**Records supplied:**
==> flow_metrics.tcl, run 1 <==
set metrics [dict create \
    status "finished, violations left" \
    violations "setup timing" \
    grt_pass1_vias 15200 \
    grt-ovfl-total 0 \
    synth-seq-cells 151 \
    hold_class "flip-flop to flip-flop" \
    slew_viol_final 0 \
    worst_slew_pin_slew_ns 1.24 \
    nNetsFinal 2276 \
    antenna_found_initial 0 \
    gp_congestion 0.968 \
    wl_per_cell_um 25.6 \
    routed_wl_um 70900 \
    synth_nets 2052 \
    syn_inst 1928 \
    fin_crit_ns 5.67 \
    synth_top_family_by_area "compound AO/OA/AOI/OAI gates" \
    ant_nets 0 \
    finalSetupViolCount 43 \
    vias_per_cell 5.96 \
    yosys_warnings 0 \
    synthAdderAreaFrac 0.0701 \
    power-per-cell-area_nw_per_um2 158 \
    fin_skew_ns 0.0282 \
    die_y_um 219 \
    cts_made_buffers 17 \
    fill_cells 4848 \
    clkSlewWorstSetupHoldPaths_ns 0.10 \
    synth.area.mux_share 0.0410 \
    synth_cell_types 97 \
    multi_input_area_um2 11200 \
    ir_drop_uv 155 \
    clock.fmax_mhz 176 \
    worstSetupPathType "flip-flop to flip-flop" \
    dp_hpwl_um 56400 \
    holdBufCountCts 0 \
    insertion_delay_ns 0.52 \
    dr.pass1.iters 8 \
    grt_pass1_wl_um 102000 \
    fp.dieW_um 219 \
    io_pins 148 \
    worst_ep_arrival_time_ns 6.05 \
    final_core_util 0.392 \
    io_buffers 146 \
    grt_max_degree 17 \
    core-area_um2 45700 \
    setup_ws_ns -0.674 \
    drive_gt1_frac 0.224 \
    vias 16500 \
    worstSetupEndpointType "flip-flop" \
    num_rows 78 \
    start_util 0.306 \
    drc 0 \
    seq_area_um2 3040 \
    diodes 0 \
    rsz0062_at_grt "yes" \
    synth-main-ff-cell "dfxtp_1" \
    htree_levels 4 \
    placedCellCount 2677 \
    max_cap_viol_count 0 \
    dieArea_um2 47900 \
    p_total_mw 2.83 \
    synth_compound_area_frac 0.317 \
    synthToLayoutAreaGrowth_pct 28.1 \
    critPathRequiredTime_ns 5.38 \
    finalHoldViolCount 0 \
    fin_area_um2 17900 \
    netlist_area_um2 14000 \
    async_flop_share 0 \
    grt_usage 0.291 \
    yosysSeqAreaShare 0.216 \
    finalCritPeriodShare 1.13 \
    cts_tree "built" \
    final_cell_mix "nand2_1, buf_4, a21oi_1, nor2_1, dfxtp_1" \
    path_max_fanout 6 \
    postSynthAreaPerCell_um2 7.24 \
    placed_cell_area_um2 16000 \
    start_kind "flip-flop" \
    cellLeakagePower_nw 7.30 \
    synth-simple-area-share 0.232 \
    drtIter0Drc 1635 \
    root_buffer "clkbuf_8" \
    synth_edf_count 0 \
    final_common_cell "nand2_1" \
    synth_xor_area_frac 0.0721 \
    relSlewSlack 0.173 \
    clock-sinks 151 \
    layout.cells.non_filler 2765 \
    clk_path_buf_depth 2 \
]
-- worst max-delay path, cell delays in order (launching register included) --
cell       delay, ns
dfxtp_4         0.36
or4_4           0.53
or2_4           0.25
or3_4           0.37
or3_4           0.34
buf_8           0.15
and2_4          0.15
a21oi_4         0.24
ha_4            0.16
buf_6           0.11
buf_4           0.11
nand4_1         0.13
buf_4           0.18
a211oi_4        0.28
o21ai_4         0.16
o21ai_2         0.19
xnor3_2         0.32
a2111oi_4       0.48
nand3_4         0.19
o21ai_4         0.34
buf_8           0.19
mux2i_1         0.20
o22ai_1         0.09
===== config.mk =====
export PLATFORM = sky130hd
export DESIGN_NAME = fws_poller
export DESIGN_NICKNAME = d
export VERILOG_FILES = /design/src/core/fws_pkg.sv /design/src/core/fws_poller.sv /design/src/core/fws_cycle.sv
export VERILOG_INCLUDE_DIRS = /design/src /design/src/core
export SDC_FILE = /design/constraint.sdc
export NUM_CORES = 1
export LEC_CHECK = 0
export ABC_AREA = 1
export BUFFER_PORTS_ARGS = -buffer_cell sky130_fd_sc_hd__buf_2
export CORE_UTILIZATION = 40
export DETAILED_ROUTE_END_ITERATION = 10
export GPL_TIMING_DRIVEN = 0
export HOLD_SLACK_MARGIN = 0.02
export PLACE_DENSITY_LB_ADDON = 0.1
export SLEW_MARGIN = 20
export SYNTH_ARGS = -nofsm -noshare
export SYNTH_HDL_FRONTEND = slang
export SYNTH_SLANG_ARGS = --single-unit

===== constraint.sdc =====
create_clock -name clock -period 2.1 [get_ports clock]
set_clock_uncertainty 0.15 [all_clocks]
set_input_delay 0 -clock clock [delete_from_list [all_inputs] [get_ports clock]]
set_output_delay 0 -clock clock [all_outputs]
set_load 0.1 [all_outputs]

===== src/core/fws_consts.svh =====
// Constant definitions for the flash status poller: offsets, fields, timing.
`ifndef FWS_CONSTS_SVH
`define FWS_CONSTS_SVH

// Register byte offsets on the Avalon-MM slave.
`define FWS_REG_CTRL       5'h00
`define FWS_REG_ADDR       5'h04
`define FWS_REG_WDATA      5'h08
`define FWS_REG_STATUS     5'h0c
`define FWS_REG_RDATA      5'h10

// Control register fields.
`define FWS_CTRL_OP_LSB    0
`define FWS_CTRL_OP_MSB    2
`define FWS_CTRL_ARM_BIT   3

// Status register fields.
`define FWS_ST_BUSY        0
`define FWS_ST_DONE        1
`define FWS_ST_FAIL        2
`define FWS_ST_REJECT      3
`define FWS_ST_WIN_OPEN    4
`define FWS_ST_SUSPENDED   5
`define FWS_ST_TOG2_CHG    6
`define FWS_ST_TOG1_CHG    7
`define FWS_ST_FIRST_LSB   8
`define FWS_ST_LAST_LSB    16

// Status bit positions on the flash data bus.
`define FWS_POLL_BIT       7
`define FWS_TOG1_BIT       6
`define FWS_FAIL_BIT       5
`define FWS_WIN_BIT        3
`define FWS_TOG2_BIT       2

// Timing: clock period and flash timing in their own units.
`define FWS_CLK_NS         8
`define FWS_T_ACC_NS       70
`define FWS_T_WP_NS        40
`define FWS_T_REC_NS       20
`define FWS_T_SUSP_US      15
`define FWS_T_WIN_US       50

// Least times and the suspend latency round up, the window time rounds down.
`define FWS_ACC_CYC  ((`FWS_T_ACC_NS + `FWS_CLK_NS - 1) / `FWS_CLK_NS)
`define FWS_WP_CYC   ((`FWS_T_WP_NS + `FWS_CLK_NS - 1) / `FWS_CLK_NS)
`define FWS_REC_CYC  ((`FWS_T_REC_NS + `FWS_CLK_NS - 1) / `FWS_CLK_NS)
`define FWS_SUSP_CYC ((`FWS_T_SUSP_US * 1000 + `FWS_CLK_NS - 1) / `FWS_CLK_NS)
`define FWS_WIN_CYC  ((`FWS_T_WIN_US * 1000) / `FWS_CLK_NS)

`endif


===== src/core/fws_pkg.sv =====
// Types shared by the flash status poller modules.
package fws_pkg;

    // Operations that software starts through the control register.
    typedef enum logic [2:0] {
        FWS_OP_WRITE      = 3'h0,
        FWS_OP_READ       = 3'h1,
        FWS_OP_POLL_PROG  = 3'h2,
        FWS_OP_POLL_ERASE = 3'h3,
        FWS_OP_TOGGLE     = 3'h4,
        FWS_OP_ADD_SECTOR = 3'h5,
        FWS_OP_SUSPEND    = 3'h6
    } fws_op_t;

    // Flash bus cycle engine states.
    typedef enum logic [2:0] {
        FWS_CY_IDLE = 3'b001,
        FWS_CY_ACT  = 3'b010,
        FWS_CY_REC  = 3'b100
    } fws_cy_state_t;

    // Sequencer states.
    typedef enum logic [12:0] {
        FWS_S_IDLE    = 13'h0001,
        FWS_S_WR      = 13'h0002,
        FWS_S_RD      = 13'h0004,
        FWS_S_DP_RD   = 13'h0008,
        FWS_S_DP_RE   = 13'h0010,
        FWS_S_FIN     = 13'h0020,
        FWS_S_TG_RD1  = 13'h0040,
        FWS_S_TG_RD2  = 13'h0080,
        FWS_S_TG_RE1  = 13'h0100,
        FWS_S_TG_RE2  = 13'h0200,
        FWS_S_SE_PRE  = 13'h0400,
        FWS_S_SE_WR   = 13'h0800,
        FWS_S_SE_POST = 13'h1000
    } fws_state_t;

endpackage
File: config.mk
export PLATFORM = sky130hd
export DESIGN_NAME = clksm_top
export DESIGN_NICKNAME = d
export VERILOG_FILES = /design/src/clksm_ref_meter.v /design/src/clksm_top.v
export VERILOG_INCLUDE_DIRS = /design/src
export SDC_FILE = /design/constraint.sdc
export NUM_CORES = 1
export LEC_CHECK = 0
export BUFFER_PORTS_ARGS = -buffer_cell sky130_fd_sc_hd__buf_2
export CAP_MARGIN = 20
export CORE_ASPECT_RATIO = 1.1
export CORE_MARGIN = 3
export CORE_UTILIZATION = 34
export CTS_BUF_LIST = sky130_fd_sc_hd__clkbuf_4 sky130_fd_sc_hd__clkbuf_8 sky130_fd_sc_hd__clkbuf_16
export DETAILED_ROUTE_END_ITERATION = 10
export GPL_TIMING_DRIVEN = 0
export HOLD_SLACK_MARGIN = 0.15
export SYNTH_ARGS = -nofsm -noshare
export SYNTH_HDL_FRONTEND = slang
export SYNTH_SLANG_ARGS = --single-unit
File: constraint.sdc
create_clock -name sys_clk -period 13.9 [get_ports sys_clk]
set_clock_uncertainty 0.05 [all_clocks]
set_input_delay 2.78 -clock sys_clk [delete_from_list [all_inputs] [get_ports sys_clk]]
set_output_delay 2.78 -clock sys_clk [all_outputs]
set_load 0.005 [all_outputs]
File: src/clksm_consts.vh
/*
  Constants of the clock source and synchronisation status block: register offsets, field positions, reset
  values and timing figures. Assumes it is included by bare name from the design files of the block.
*/
// Function
// RULE1: Sample clock comes from internal generator, MADI, word clock or AES input.
// RULE2: Operate and accept references only between 28 kHz and 200 kHz.
// RULE3: Lock once tracked period matches; keep lock through small period changes.
// RULE4: Each reference reports no lock, lock or sync to software.
// RULE5: Locked and synchronous with processing clock gives sync; otherwise lock only.
// RULE6: Valid locked MADI input shows lock for MADI.
// RULE7: Master mode runs internal clock; follow mode runs from the external reference.
// RULE8: Word clock output can be driven from the clock recovered from MADI.
// RULE9: Word clock output follows the active sample rate within 28 to 200 kHz.
// RULE10: Word clock input detects double or quad rate and converts to single speed.
// RULE11: Lock and sync status re-evaluated continuously and readable at any time.
`ifndef CLKSM_CONSTS_VH
`define CLKSM_CONSTS_VH
`define CLKSM_SYS_HZ 200000000
`define CLKSM_RATE_MIN_HZ 28000
`define CLKSM_RATE_MAX_HZ 200000
`define CLKSM_SS_MAX_HZ 56000
`define CLKSM_DS_MAX_HZ 112000
`define CLKSM_LOCK_PERIODS 3'h4
`define CLKSM_TRACK_TOL 16'h0008
`define CLKSM_SYNC_TOL 16'h0001
`define CLKSM_REG_CTRL 4'h0
`define CLKSM_REG_RATE 4'h4
`define CLKSM_REG_STATUS 4'h8
`define CLKSM_REG_PERIOD 4'hC
`define CLKSM_CTRL_SRC_LSB 0
`define CLKSM_CTRL_FOLLOW_BIT 2
`define CLKSM_CTRL_WCMADI_BIT 3
`define CLKSM_CTRL_RESET 4'h0
`define CLKSM_RATE_RESET 16'h1046
`define CLKSM_SRC_INT 2'h0
`define CLKSM_SRC_MADI 2'h1
`define CLKSM_SRC_WC 2'h2
`define CLKSM_SRC_AES 2'h3
`define CLKSM_ST_NOLOCK 2'h0
`define CLKSM_ST_LOCK 2'h1
`define CLKSM_ST_SYNC 2'h2
`endif

File: src/clksm_ref_meter.v
/*
  Measures one external clock reference and decides its lock state.
  Assumes the reference pin is asynchronous to sys_clk and at most a quarter of its rate.
*/
`timescale 1ns/1ps
`include "clksm_consts.vh"
module clksm_ref_meter #(
  parameter W = 16,
  parameter CONVERT = 0,
  parameter [W-1:0] MIN_PER = 16'd1000,
  parameter [W-1:0] MAX_PER = 16'd7142,
  parameter [W-1:0] SS_PER = 16'd3571,
  parameter [W-1:0] DS_PER = 16'd1785
) (
  input wire sys_clk,
  input wire nrst,
  input wire ref_pin,
  output reg locked,
  output reg tick,
  output reg [W-1:0] period
);
  localparam [W-1:0] TOL = `CLKSM_TRACK_TOL;
  localparam [2:0] LOCK_N = `CLKSM_LOCK_PERIODS;
  reg s1, s2, s3;
  reg [W-1:0] raw_cnt;
  reg [W-1:0] tick_cnt;
  reg [1:0] div_cnt;
  reg [1:0] div_max;
  reg [2:0] good_cnt;
  reg [1:0] next_div_max;
  wire edge_seen = s2 & ~s3;
  wire [W-1:0] raw = raw_cnt + {{(W-1){1'b0}}, 1'b1};
  wire [W-1:0] tper = tick_cnt + {{(W-1){1'b0}}, 1'b1};
  wire in_range = (raw >= MIN_PER) && (raw <= MAX_PER);
  wire [W-1:0] diff = (tper > period) ? tper - period : period - tper;
  wire div_done = (div_cnt == div_max);

  always @* begin
    next_div_max = 2'd0;
    if (CONVERT != 0) begin
      if (raw < DS_PER)
        next_div_max = 2'd3; // RULE10
      else if (raw < SS_PER)
        next_div_max = 2'd1; // RULE10
    end
  end

  always @(posedge sys_clk or negedge nrst) begin
    if (!nrst) begin
      s1 <= 1'b0;
      s2 <= 1'b0;
      s3 <= 1'b0;
      raw_cnt <= {W{1'b0}};
      tick_cnt <= {W{1'b0}};
      div_cnt <= 2'd0;
      div_max <= 2'd0;
      good_cnt <= 3'd0;
      locked <= 1'b0;
      tick <= 1'b0;
      period <= {W{1'b0}};
    end else begin
      s1 <= ref_pin;
      s2 <= s1;
      s3 <= s2;
      tick <= 1'b0;
      if (tick_cnt != {W{1'b1}})
        tick_cnt <= tper;
      if (edge_seen) begin
        raw_cnt <= {W{1'b0}};
        if (!in_range) begin
          locked <= 1'b0; // RULE2
          good_cnt <= 3'd0;
          div_cnt <= 2'd0;
        end else if (next_div_max != div_max) begin
          div_max <= next_div_max;
          div_cnt <= 2'd0;
          good_cnt <= 3'd0;
          locked <= 1'b0;
        end else if (div_done) begin
          div_cnt <= 2'd0;
          tick <= 1'b1;
          tick_cnt <= {W{1'b0}};
          period <= tper;
          // Lock is kept while the period drifts by no more than the tracking window.
          if (diff <= TOL) begin
            if (good_cnt == LOCK_N)
              locked <= 1'b1; // RULE3
            else
              good_cnt <= good_cnt + 3'd1;
          end else begin
            good_cnt <= 3'd0;
            locked <= 1'b0; // RULE3
          end
        end else
          div_cnt <= div_cnt + 2'd1;
      end else if (raw_cnt > MAX_PER) begin
        locked <= 1'b0; // RULE2
        good_cnt <= 3'd0;
        div_cnt <= 2'd0;
      end else
        raw_cnt <= raw;
    end
  end
endmodule // clksm_ref_meter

**Try it:**
The answer should be the first line of the material and every line after it through the line containing "vias 16500 \", exactly as written, and nothing else.

**Solved problem:**
==> flow_metrics.tcl, run 1 <==
set metrics [dict create \
    status "finished, violations left" \
    violations "setup timing" \
    grt_pass1_vias 15200 \
    grt-ovfl-total 0 \
    synth-seq-cells 151 \
    hold_class "flip-flop to flip-flop" \
    slew_viol_final 0 \
    worst_slew_pin_slew_ns 1.24 \
    nNetsFinal 2276 \
    antenna_found_initial 0 \
    gp_congestion 0.968 \
    wl_per_cell_um 25.6 \
    routed_wl_um 70900 \
    synth_nets 2052 \
    syn_inst 1928 \
    fin_crit_ns 5.67 \
    synth_top_family_by_area "compound AO/OA/AOI/OAI gates" \
    ant_nets 0 \
    finalSetupViolCount 43 \
    vias_per_cell 5.96 \
    yosys_warnings 0 \
    synthAdderAreaFrac 0.0701 \
    power-per-cell-area_nw_per_um2 158 \
    fin_skew_ns 0.0282 \
    die_y_um 219 \
    cts_made_buffers 17 \
    fill_cells 4848 \
    clkSlewWorstSetupHoldPaths_ns 0.10 \
    synth.area.mux_share 0.0410 \
    synth_cell_types 97 \
    multi_input_area_um2 11200 \
    ir_drop_uv 155 \
    clock.fmax_mhz 176 \
    worstSetupPathType "flip-flop to flip-flop" \
    dp_hpwl_um 56400 \
    holdBufCountCts 0 \
    insertion_delay_ns 0.52 \
    dr.pass1.iters 8 \
    grt_pass1_wl_um 102000 \
    fp.dieW_um 219 \
    io_pins 148 \
    worst_ep_arrival_time_ns 6.05 \
    final_core_util 0.392 \
    io_buffers 146 \
    grt_max_degree 17 \
    core-area_um2 45700 \
    setup_ws_ns -0.674 \
    drive_gt1_frac 0.224 \
    vias 16500 \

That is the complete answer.